Does EMR Implementation Decrease the Amount of Time a Physician Spends Talking to a Patient?

I soon found myself spinning and wheeling back and forth between patient and computer, and when my patient did talk, his story came only in spurts because every time I turned my back to him to type, the room fell silent.

The results of a new investigation from the Center for Studying Health System Change (CSHSC) reveal a possible complication of electronic medical records (EMR) implementation: Will the immediate accessibility that an EMR provides to patient information decrease the amount of time a physician spends interacting with a patient?

The new study involved interviews with clinicians in 26 physician practices. Although EMR make real-time communication with patients easier, particularly because of immediate access to patient information, they can also be a distraction during visits. Dr. Pauline Chen, author of the “Doctor and Patient” column in the New York Times, reflected on the results of the study, a problem she has already experienced.

“The new computer was perched atop a desk in one corner of the room; the patient sat on the exam table on the other side of the room. In order to use the computer, I had to turn my back to the patient as I spoke to him. I tried to compensate by sitting on a rolling stool but soon found myself spending more time spinning and wheeling back and forth between patient and computer than I did sitting still and listening. And when my patient did talk, his story came only in spurts because every time I turned my back to him to type, the room fell silent.”
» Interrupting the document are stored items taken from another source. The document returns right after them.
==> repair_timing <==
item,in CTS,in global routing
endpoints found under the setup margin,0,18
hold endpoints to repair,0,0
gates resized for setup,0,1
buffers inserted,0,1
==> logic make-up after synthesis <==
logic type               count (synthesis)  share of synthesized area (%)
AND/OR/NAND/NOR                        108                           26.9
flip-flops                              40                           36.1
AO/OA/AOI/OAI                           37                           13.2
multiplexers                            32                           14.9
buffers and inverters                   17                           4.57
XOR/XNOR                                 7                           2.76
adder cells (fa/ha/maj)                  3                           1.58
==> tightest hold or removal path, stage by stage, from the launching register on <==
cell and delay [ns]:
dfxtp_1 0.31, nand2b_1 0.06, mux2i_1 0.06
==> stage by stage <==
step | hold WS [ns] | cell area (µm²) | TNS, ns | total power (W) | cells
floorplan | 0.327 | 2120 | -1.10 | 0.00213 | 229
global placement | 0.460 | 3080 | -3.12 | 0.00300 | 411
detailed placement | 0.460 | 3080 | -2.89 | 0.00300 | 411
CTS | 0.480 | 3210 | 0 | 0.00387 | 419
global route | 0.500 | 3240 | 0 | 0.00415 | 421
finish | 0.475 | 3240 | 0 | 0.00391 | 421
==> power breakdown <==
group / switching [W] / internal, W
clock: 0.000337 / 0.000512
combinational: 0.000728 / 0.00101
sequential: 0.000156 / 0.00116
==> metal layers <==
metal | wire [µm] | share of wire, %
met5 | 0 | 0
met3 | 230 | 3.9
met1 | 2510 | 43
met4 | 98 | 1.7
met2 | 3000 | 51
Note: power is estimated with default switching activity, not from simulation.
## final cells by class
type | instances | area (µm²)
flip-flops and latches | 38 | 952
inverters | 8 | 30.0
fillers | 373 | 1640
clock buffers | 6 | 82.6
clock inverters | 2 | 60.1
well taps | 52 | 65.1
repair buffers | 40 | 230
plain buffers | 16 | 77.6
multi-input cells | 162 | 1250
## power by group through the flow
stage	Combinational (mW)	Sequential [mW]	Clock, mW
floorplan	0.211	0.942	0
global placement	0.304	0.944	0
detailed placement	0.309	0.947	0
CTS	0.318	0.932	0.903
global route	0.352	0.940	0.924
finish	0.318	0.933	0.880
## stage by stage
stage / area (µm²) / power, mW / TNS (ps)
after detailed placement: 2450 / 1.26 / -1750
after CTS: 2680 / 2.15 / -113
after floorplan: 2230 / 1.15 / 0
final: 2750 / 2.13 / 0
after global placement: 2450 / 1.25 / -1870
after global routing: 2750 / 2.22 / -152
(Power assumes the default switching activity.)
[config.mk]
export PLATFORM = sky130hd
export DESIGN_NAME = divisor_4bits
export DESIGN_NICKNAME = d
export VERILOG_FILES = /design/src/rtl/divisor_4bits.sv
export SDC_FILE = /design/constraint.sdc
export NUM_CORES = 1
export LEC_CHECK = 0
export CAP_MARGIN = 20
export CORE_AREA = 2 2 52 54
export DETAILED_ROUTE_END_ITERATION = 12
export DIE_AREA = 0 0 54 56
export GPL_TIMING_DRIVEN = 0
export PLACE_DENSITY = 0.75
export RECOVER_POWER = 50
export SLEW_MARGIN = 0
export SYNTH_ARGS = -nofsm -noshare
export SYNTH_HDL_FRONTEND = slang
export SYNTH_SLANG_ARGS = --single-unit
export TNS_END_PERCENT = 1
[constraint.sdc]
create_clock -name clk -period 2.5 [get_ports clk]
set_clock_uncertainty 0.15 [all_clocks]
set_input_delay 0.25 -clock clk [delete_from_list [all_inputs] [get_ports clk]]
set_output_delay 0.25 -clock clk [all_outputs]
set_load 0.05 [all_outputs]
[src/rtl/divisor_4bits.sv]
// divisor_4bits: sequential unsigned restoring divider, one quotient bit per clock.
// Q = A / B and R = A mod B, with a start/busy/done handshake for the ALU's
// multi-cycle divide slot. Each trial subtraction is a (WIDTH+1)-bit ripple add
// of P + ~B + 1 built from 1-bit full-adder cells; carry-out = 1 means no borrow.
// Optional feature: define DIV_ZERO_DETECT_EN to short-circuit B = 0 to a
// one-cycle result with the div_zero flag raised. Without it, B = 0 runs the
// normal iterations (Q = all ones, R = A) and div_zero is tied low.

// 1-bit full-adder cell, same cell the ripple-carry adder is built from.
module divisor_4bits_fa (
    input  logic a,
    input  logic b,
    input  logic cin,
    output logic s,
    output logic cout
);
    assign s    = a ^ b ^ cin;
    assign cout = (a & b) | (a & cin) | (b & cin);
endmodule

module divisor_4bits #(
    parameter int WIDTH = 4
) (
    input  logic             clk,
    input  logic             rst,
    input  logic             start,
    input  logic [WIDTH-1:0] A,
    input  logic [WIDTH-1:0] B,
    output logic [WIDTH-1:0] Q,
    output logic [WIDTH-1:0] R,
    output logic             busy,
    output logic             done,
    output logic             div_zero
);
    localparam int CW = $clog2(WIDTH + 1);

    typedef enum logic [1:0] {
        OCIOSO  = 2'd0,
        CALCULA = 2'd1,
        FIM     = 2'd2
    } state_t;

    state_t state, state_next;

    logic [WIDTH-1:0] aq;      // dividend shifting out, quotient bits shifting in
    logic [WIDTH-1:0] bq;      // captured divisor
    logic [WIDTH-1:0] p;       // partial remainder
    logic [CW-1:0]    count;   // iterations left

    logic             accept;
    logic             b_zero;

    // Shifted {P, Aq}: P picks up the dividend MSB. P never exceeds the dividend
    // bits already shifted in, so it always fits in WIDTH bits after the shift.
    logic [WIDTH-1:0] p_sh;
    logic [WIDTH-1:0] aq_sh;
    assign p_sh  = {p[WIDTH-2:0], aq[WIDTH-1]};
    assign aq_sh = {aq[WIDTH-2:0], 1'b0};

    // Trial subtraction T = {0,P} - {0,B} as {0,P} + ~{0,B} + 1 on a full-adder chain.
    logic [WIDTH:0]   op_a;
    logic [WIDTH:0]   op_b;
    logic [WIDTH:0]   sum;
    logic [WIDTH+1:0] carry;
    logic             no_borrow;

    assign op_a     = {1'b0, p_sh};
    assign op_b     = ~{1'b0, bq};
    assign carry[0] = 1'b1;

    for (genvar i = 0; i <= WIDTH; i++) begin : g_sub
        divisor_4bits_fa u_fa (
            .a   (op_a[i]),
            .b   (op_b[i]),
            .cin (carry[i]),
            .s   (sum[i]),
            .cout(carry[i+1])
        );
    end

    // Carry-out set and a clear sign bit of T both say T >= 0; they always agree.
    assign no_borrow = carry[WIDTH+1] & ~sum[WIDTH];

    // A start is taken whenever the unit is not iterating (idle or result cycle).
    assign accept = start && ((state == OCIOSO) || (state == FIM));

`ifdef DIV_ZERO_DETECT_EN
    assign b_zero = (B == '0);
`else
    assign b_zero = 1'b0;
`endif

    // State register.
    always_ff @(posedge clk) begin
        if (rst) begin
            state <= OCIOSO;
        end else begin
            state <= state_next;
        end
    end

    // Next-state decode and busy.
    always_comb begin
        state_next = state;
        busy       = 1'b0;
        case (state)
            OCIOSO: begin
                if (start) begin
                    state_next = b_zero ? FIM : CALCULA;
                end
            end
            CALCULA: begin
                busy = 1'b1;
                if (count == CW'(1)) begin
                    state_next = FIM;
                end
            end
            FIM: begin
                if (start) begin
                    state_next = b_zero ? FIM : CALCULA;
                end else begin
                    state_next = OCIOSO;
                end
            end
            default: state_next = OCIOSO;
        endcase
    end

    // Operand capture, iteration and result registers.
    always_ff @(posedge clk) begin
        if (rst) begin
            aq    <= '0;
            bq    <= '0;
            p     <= '0;
            count <= '0;
            Q     <= '0;
            R     <= '0;
            done  <= 1'b0;
        end else begin
            done <= 1'b0;
            if (state == CALCULA) begin
                aq    <= {aq_sh[WIDTH-1:1], no_borrow};
                p     <= no_borrow ? sum[WIDTH-1:0] : p_sh;
                count <= count - CW'(1);
            end
            if (state == FIM) begin
                Q    <= aq;
                R    <= p;
                done <= 1'b1;
            end
            // A start in the result cycle loads the next operation while the
            // previous result is still being published above.
            if (accept) begin
                bq    <= B;
                count <= CW'(WIDTH);
                if (b_zero) begin
                    aq <= '1;
                    p  <= A;
                end else begin
                    aq <= A;
                    p  <= '0;
                end
            end
        end
    end

`ifdef DIV_ZERO_DETECT_EN
    logic dz_q;

    // Divide-by-zero flag: remembered at start, published with the result.
    always_ff @(posedge clk) begin
        if (rst) begin
            dz_q     <= 1'b0;
            div_zero <= 1'b0;
        end else begin
            if (accept) begin
                dz_q <= b_zero;
            end
            if (state == FIM) begin
                div_zero <= dz_q;
            end else if (accept) begin
                div_zero <= 1'b0;
            end
        end
    end
`else
    assign div_zero = 1'b0;
`endif

endmodule

==> results of run 1 <==
-- metrics by stage --
step | setup slack [ps] | cells | power [W]
after floorplan | 259 | 132 | 0.000587
after global placement | 125 | 182 | 0.000628
after global routing | 32.9 | 186 | 0.000873
after detailed placement | 133 | 182 | 0.000637
final | 123 | 186 | 0.000838
after CTS | 108 | 186 | 0.000840
-- flip-flops by register name, indices dropped and copies added (netlist names) --
| register | cells |
|---|---|
| bq | 4 |
| count | 3 |
| done | 1 |
| p | 4 |
| Q | 4 |
| aq | 4 |
| R | 4 |
| state | 2 |
-- final timing paths --
kind / cells past startpoint / from / end / slack (ps)
setup / recovery: 5 / state[0] / busy / 120
hold / removal: 3 / B[0] / bq[0] / 310
setup reg to reg: 9 / aq[3] / p[3] / 160
hold reg to reg: 2 / Q[0] / Q[0] / 310
-- worst register-to-register path: stages (launching register included) --
cell	delay [ps]
dfxtp_2	390
inv_1	50
ha_1	180
fa_1	370
fa_1	360
inv_1	80
fa_1	150
buf_2	200
mux2i_1	210
a211oi_1	80
-- placed cells by master (no fill, tap or decap), drive strengths merged, types with 4 or more instances in the layout --
| master | instances |
|---|---|
| nor3 | 7 |
| nand2 | 32 |
| nor2 | 6 |
| buf | 6 |
| nand2b | 4 |
| dfxtp | 26 |
| clkbuf | 8 |
| inv | 8 |
| a21oi | 16 |
| clkdlybuf4s50 | 19 |
-- power breakdown --
part	switching [W]	internal, W	leakage (nW)
registers	0.0000182	0.000436	0.212
clock network	0.000123	0.0000890	0.0210
logic	0.0000954	0.0000763	0.293
total	0.000237	0.000602	0.527
-- metal layers --
layer	wire length [microns]	share of wire, %	global-route usage [%]
met5	0	0	0
met3	105	4.6	3.23
met4	61	2.7	5.00
met1	995	43	20.7
met2	1130	49	28.9
-- area by class of cell --
| class | instances | area, sq um | area share, % |
|---|---|---|---|
| Inverter | 8 | 35.0 | 2.41 |
| Tap cell | 30 | 37.5 | 2.58 |
| Buffer | 10 | 71.3 | 4.91 |
| Sequential cell | 26 | 522 | 35.9 |
| Timing Repair Buffer | 20 | 200 | 13.8 |
| Multi-Input combinational cell | 88 | 551 | 37.9 |
| Clock buffer | 4 | 36.3 | 2.50 |
-- cells by family (layout without fill, tap and decap cells) --
kind of cell / after synthesis / count (layout)
simple gates: 52 / 52
compound gates: 27 / 27
flops: 26 / 26
fa+ha+maj: 6 / 6
mux: 1 / 1
buf+inv: 18 / 42
other cells: 1 / 1
xor+xnor: 1 / 1
==> metrics.md, run 1 <==
| Metric | Value |
|---|---|
| Dpl hpwl | 1750 microns |
| Grt ovf | 0 |
| CP Capture Type | primary output |
| Synth warn | 0 |
| Yosys cell types | 29 |
| Status | finished, final reports clean |
| Post-DRT Antenna Nets | 0 |
| Via count | 937 |
| Cell taking the most area after synthesis | dfxtp_1 |
| Post-synth EDFFs | 0 |
| Clock sink count | 26 |
| Complex-gate fraction of the synthesized area | between 10% and 20% |
| Top post-synthesis cells by count | 32 x nand2_1, 26 x dfxtp_1, 13 x a21oi_1 |
| Largest net degree at the start of global routing | 15 |
| Post-Synth Adder-Cell Area | about 8.3% |
| Io pins | 22 |
| Routed wire length | 2290 microns |
| Final nets | between 150 and 200 |
| Clock root buffer | clkbuf_4 |
| PD cells | between 500 and 600 nW/um^2 |
| FMAX | between 0.4 and 0.5 GHz |
| Crit-path cells | nand2b_1 -> buf_6 -> inv_6 -> buf_12 -> clkdlybuf4s50_1 |
| Post-layout util | between 50% and 60% |
| CP Launch Type | flop |
| Final Max Tran Viols | 0 |
| Worst path bufs/invs | 4 |
| RD Place Congestion | between 0.7 and 0.8 |
| Die area | 3020 sq um |
| Post-route DRC | 0 |
| Sequential area share after synthesis | between 40 and 50% |
| Core ar. | roughly 2400 sq um |
| DP Area | 1420 sq um |
| Via density | slightly above 5 |
| Period minus WS final | 2380 ps |
| Drt wl/cell | 12.3 microns |
| Count leader, synth | nand2_1 |
| Static leakage | around 0.53 nW |
| CP max FO | 10 |
| Peak supply drop | between 0.3 and 0.4 mV |
| Mapped Nets | about 150 |
| Top post-synthesis cells by area | dfxtp_1 44%, nand2_1 10%, a21oi_1 5.5%, fa_1 5.1%, ha_1 3.2% |
| Period Utilization, post-route | roughly 95% |
| Synth Cell Area | ~1200 sq um |
| Worst hold slack | slightly above 300 ps |
| Multiplexer share of the synthesized area | less than 1% |
| Drt first pass iters | 6 |
| Flops & latches, synth | 26 |
| Clk_lat worst skew | 320 ps |
| Clock transition at path regs | 140 ps |
| Vias in the first global route | roughly 860 |
| CTS Hold Bufs | 0 |
| Area fraction of the dominant cell type after synthesis | 44.0% |
| Critical-path top delay cell | clkdlybuf4s50_1 |
| CTS tree | done |
| Final setup viols | 0 |
| Data arrival, critical path | 1980 ps |
| Diode count | 0 |
| Area Growth Syn to Fin | 22.9% |
| H-Tree Level Count | 1 |
| Simple-Gate Fraction of Synth Area | 19.4% |
| Chip height | around 56 microns |
| Critical Path RT | 2100 ps |
| GR Util All Layers | between 15 and 20% |
| Cts repair resizes | 0 |
| Max-slew headroom | about two thirds |
| WS Path Type | reg2out |
| Total of max-cap violations | 0 |
| CP delay by family, top | buffers and inverters |
| Final cell area excluding filler cells | between 1000 and 1500 sq um |
| Post-Synth XOR/XNOR Area | less than 1% |
| CP max stage delay | about 800 ps |
| Setup TNS | 0 ps |
| Syn Area/Cell | around 9.0 sq um |
| Layout filler cell count | ~220 |
| Slew @ Worst Pin | approximately 500 ps |
| Worst hold path class | in2reg |
| Main synth FF type | dfxtp_1 |
| Initial Util | 48.6% |
| Final Hold Fails | 0 |
| DR iter-0 viols | 31 |
| Max Root-Sink Buffers | 2 |
| # rows | 18 |
| Largest family of logic cells by synthesized area | simple AND/OR/NAND/NOR gates |
| Global-route wire length before repair | ~3800 microns |
| Post-CTS Setup Inserts | 0 |
| TritonCTS buffer count | 3 |
| RSZ-0062 raised after global routing | no |
| Initial antenna violation count | 0 |
| Layout cells sized above 1 | 14.1% |
| Die Width | between 50 and 60 microns |
| Gate Count Post-Synth | approximately 130 |
| Port bufs | 20 |
| Fraction of registers with async set/reset | 0% |
(Power assumes the default switching activity.)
According to the CSHSC study, for all of the benefits that an EMR system provides, such as access to a patient’s medical history that decreases the need for questions about lab work and test results and more time for patient-physician interaction, there are as many problems. Included in the CSHSC study were physician concerns about how EMR will change the practice of medicine:

Less communication with patients

“… My concern now is that we’re listening less because we have more information when we walk in the room, and it’s not all trustworthy,” said one internist.

Solving complicated cases

One cardiologist interviewed by CSHSC said, “If I am implanting a defibrillator, the primary care physician may have some thoughts about the patient’s true life expectancy that might influence our decision-making process about whether the device is appropriate for the patient…we need to do a better job [of communicating orally], because we [cardiologists] can’t do it without input from the physicians that understand the patient’s complex chronic conditions.”

However, the researchers believe that continued maintenance of the EMR system will eventually maximize the effectiveness of the tool, and they provide several suggestions for improvement in their report.

“Overcoming EMR-related challenges to interpersonal communication will likely involve continued refinement of their design by vendors and use by clinicians to decrease the potential for distraction during the patient encounter,” the researchers wrote. “Efforts around health information technology implementation at the federal and clinical practice level might incorporate training to improve interpersonal communication skills for practitioners and medical trainees in the presence of an EMR. The modification of office processes and clinical workflows to maximize interpersonal communication while using an EMR is also likely to be helpful.”